* **GOAL OF THE EXERCISE**
Please filter the data below down to the lines holding the string "receiver".

(Collected data)
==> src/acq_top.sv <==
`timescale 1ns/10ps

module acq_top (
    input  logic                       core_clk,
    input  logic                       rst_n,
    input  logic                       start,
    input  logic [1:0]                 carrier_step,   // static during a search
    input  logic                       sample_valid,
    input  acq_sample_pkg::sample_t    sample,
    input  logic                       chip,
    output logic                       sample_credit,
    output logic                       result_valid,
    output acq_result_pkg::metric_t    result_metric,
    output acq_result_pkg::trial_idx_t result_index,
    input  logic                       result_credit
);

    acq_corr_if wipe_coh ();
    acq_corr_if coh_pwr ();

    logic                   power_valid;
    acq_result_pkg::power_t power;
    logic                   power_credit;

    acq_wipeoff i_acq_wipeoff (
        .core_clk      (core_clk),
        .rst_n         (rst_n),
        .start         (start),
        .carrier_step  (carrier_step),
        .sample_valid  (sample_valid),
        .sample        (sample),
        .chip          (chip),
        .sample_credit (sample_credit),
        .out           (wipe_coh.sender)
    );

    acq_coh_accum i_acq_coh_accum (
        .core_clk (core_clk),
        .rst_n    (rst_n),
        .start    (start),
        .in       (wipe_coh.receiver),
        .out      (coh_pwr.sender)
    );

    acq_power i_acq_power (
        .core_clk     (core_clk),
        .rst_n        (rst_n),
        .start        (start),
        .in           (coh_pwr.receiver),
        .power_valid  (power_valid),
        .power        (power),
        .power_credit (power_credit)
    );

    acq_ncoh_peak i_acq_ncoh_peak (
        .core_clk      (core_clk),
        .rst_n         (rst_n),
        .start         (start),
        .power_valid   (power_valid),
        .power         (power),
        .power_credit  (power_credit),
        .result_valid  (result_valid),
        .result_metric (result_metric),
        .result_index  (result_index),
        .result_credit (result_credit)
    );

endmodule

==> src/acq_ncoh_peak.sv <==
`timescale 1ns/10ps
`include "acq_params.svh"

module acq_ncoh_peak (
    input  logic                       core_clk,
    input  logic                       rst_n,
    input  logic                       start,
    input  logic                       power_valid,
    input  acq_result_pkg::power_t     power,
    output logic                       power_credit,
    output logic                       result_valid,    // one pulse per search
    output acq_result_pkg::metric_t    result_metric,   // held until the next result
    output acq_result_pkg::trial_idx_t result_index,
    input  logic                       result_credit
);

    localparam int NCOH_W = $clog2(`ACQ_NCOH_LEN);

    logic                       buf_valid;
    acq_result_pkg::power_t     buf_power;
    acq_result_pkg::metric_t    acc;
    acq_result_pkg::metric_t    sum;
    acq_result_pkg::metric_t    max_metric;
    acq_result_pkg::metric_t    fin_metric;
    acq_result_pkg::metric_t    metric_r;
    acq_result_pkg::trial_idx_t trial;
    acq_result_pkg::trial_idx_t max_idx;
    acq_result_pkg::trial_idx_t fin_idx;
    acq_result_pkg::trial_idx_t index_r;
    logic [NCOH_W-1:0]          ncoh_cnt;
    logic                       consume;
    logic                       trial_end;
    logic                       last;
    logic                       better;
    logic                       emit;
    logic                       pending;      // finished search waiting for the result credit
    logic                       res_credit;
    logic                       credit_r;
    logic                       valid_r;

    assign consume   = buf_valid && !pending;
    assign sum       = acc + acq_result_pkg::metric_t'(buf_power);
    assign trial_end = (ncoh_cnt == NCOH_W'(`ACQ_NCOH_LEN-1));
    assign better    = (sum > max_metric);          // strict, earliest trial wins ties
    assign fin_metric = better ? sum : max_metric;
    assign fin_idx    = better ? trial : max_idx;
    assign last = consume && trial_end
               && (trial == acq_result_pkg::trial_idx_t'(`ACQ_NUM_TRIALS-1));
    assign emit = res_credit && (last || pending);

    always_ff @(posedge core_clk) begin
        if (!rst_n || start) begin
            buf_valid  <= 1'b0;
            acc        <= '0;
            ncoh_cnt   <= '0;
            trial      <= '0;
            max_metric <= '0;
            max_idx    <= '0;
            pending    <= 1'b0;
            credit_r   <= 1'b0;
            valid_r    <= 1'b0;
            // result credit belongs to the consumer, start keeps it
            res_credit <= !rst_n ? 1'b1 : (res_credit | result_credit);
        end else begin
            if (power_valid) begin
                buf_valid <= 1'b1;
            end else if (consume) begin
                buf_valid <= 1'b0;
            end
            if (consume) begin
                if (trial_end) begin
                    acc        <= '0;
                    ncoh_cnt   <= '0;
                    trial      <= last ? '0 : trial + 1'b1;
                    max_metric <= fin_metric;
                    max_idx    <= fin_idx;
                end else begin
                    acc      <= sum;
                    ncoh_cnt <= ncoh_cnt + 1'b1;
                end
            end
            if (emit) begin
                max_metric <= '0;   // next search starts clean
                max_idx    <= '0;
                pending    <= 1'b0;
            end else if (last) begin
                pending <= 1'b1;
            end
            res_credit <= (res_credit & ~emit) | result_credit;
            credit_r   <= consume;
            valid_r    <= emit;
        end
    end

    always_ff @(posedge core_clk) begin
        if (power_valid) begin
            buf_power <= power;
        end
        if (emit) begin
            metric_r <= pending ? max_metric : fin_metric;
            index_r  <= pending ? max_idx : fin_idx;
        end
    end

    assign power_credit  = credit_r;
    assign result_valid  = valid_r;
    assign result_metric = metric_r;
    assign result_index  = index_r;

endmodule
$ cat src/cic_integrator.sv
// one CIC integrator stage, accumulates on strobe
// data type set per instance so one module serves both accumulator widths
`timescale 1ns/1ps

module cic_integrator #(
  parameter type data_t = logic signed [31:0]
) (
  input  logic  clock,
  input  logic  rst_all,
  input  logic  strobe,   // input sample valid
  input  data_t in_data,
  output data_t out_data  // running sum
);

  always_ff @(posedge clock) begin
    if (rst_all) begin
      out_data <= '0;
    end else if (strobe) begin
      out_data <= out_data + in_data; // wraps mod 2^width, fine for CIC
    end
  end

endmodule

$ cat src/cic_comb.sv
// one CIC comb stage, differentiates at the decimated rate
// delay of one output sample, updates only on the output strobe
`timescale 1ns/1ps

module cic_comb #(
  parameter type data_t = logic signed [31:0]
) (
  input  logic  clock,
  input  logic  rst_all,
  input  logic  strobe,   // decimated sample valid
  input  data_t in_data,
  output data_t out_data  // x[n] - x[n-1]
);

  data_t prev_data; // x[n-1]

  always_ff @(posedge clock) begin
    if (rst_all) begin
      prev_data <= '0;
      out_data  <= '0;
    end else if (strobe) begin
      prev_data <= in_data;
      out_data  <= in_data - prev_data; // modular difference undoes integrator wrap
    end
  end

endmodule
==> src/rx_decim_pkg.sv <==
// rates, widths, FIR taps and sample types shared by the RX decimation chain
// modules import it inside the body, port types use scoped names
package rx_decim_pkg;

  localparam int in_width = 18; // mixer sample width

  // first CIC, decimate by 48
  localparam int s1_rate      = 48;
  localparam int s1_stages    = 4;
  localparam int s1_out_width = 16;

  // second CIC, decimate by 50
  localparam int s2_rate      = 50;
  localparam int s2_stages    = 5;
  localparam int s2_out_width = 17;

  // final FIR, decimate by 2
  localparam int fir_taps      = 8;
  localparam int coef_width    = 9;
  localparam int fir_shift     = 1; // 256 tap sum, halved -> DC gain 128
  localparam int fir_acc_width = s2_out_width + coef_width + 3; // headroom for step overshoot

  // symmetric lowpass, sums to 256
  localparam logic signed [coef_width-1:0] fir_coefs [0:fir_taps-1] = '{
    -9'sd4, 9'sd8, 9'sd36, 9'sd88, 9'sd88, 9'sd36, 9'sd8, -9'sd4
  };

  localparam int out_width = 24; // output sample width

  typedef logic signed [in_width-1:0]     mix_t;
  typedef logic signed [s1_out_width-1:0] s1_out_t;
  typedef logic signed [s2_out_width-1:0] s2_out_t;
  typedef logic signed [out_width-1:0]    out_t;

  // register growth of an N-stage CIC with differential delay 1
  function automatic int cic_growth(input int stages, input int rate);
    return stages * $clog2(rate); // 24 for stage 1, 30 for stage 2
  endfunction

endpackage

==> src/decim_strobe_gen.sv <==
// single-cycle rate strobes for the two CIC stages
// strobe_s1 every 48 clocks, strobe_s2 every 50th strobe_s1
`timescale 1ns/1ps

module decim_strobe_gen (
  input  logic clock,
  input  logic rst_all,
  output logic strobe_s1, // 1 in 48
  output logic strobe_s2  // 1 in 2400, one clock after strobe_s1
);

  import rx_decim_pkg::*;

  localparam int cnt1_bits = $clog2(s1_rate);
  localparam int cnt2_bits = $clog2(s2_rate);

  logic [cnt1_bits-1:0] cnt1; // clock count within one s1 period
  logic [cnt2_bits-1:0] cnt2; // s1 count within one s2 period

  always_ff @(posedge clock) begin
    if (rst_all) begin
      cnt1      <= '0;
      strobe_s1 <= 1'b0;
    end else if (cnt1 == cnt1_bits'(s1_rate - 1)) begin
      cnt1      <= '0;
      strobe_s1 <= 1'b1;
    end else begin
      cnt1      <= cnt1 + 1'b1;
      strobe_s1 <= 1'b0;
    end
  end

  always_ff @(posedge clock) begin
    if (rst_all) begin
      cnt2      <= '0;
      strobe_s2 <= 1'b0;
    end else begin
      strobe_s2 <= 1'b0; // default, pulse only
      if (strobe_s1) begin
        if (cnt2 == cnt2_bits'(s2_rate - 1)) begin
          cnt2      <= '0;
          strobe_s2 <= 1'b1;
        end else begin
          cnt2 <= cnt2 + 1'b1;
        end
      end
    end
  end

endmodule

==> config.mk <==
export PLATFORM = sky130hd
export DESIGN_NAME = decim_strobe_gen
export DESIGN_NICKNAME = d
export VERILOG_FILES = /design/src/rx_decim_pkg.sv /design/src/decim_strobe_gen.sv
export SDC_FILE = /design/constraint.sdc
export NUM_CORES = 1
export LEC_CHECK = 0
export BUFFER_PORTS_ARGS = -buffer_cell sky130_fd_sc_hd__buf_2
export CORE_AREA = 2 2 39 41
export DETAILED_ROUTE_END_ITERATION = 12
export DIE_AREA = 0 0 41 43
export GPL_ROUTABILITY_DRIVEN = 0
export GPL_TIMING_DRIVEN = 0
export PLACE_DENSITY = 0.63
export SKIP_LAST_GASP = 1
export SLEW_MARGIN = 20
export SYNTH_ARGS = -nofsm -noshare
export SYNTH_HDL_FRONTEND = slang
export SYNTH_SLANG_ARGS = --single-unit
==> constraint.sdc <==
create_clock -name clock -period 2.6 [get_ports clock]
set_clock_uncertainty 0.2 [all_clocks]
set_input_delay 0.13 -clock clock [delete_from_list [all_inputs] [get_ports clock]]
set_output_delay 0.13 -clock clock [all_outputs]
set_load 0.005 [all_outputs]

* **RESPONSE TO THE EXERCISE**
        .in       (wipe_coh.receiver),
        .in           (coh_pwr.receiver),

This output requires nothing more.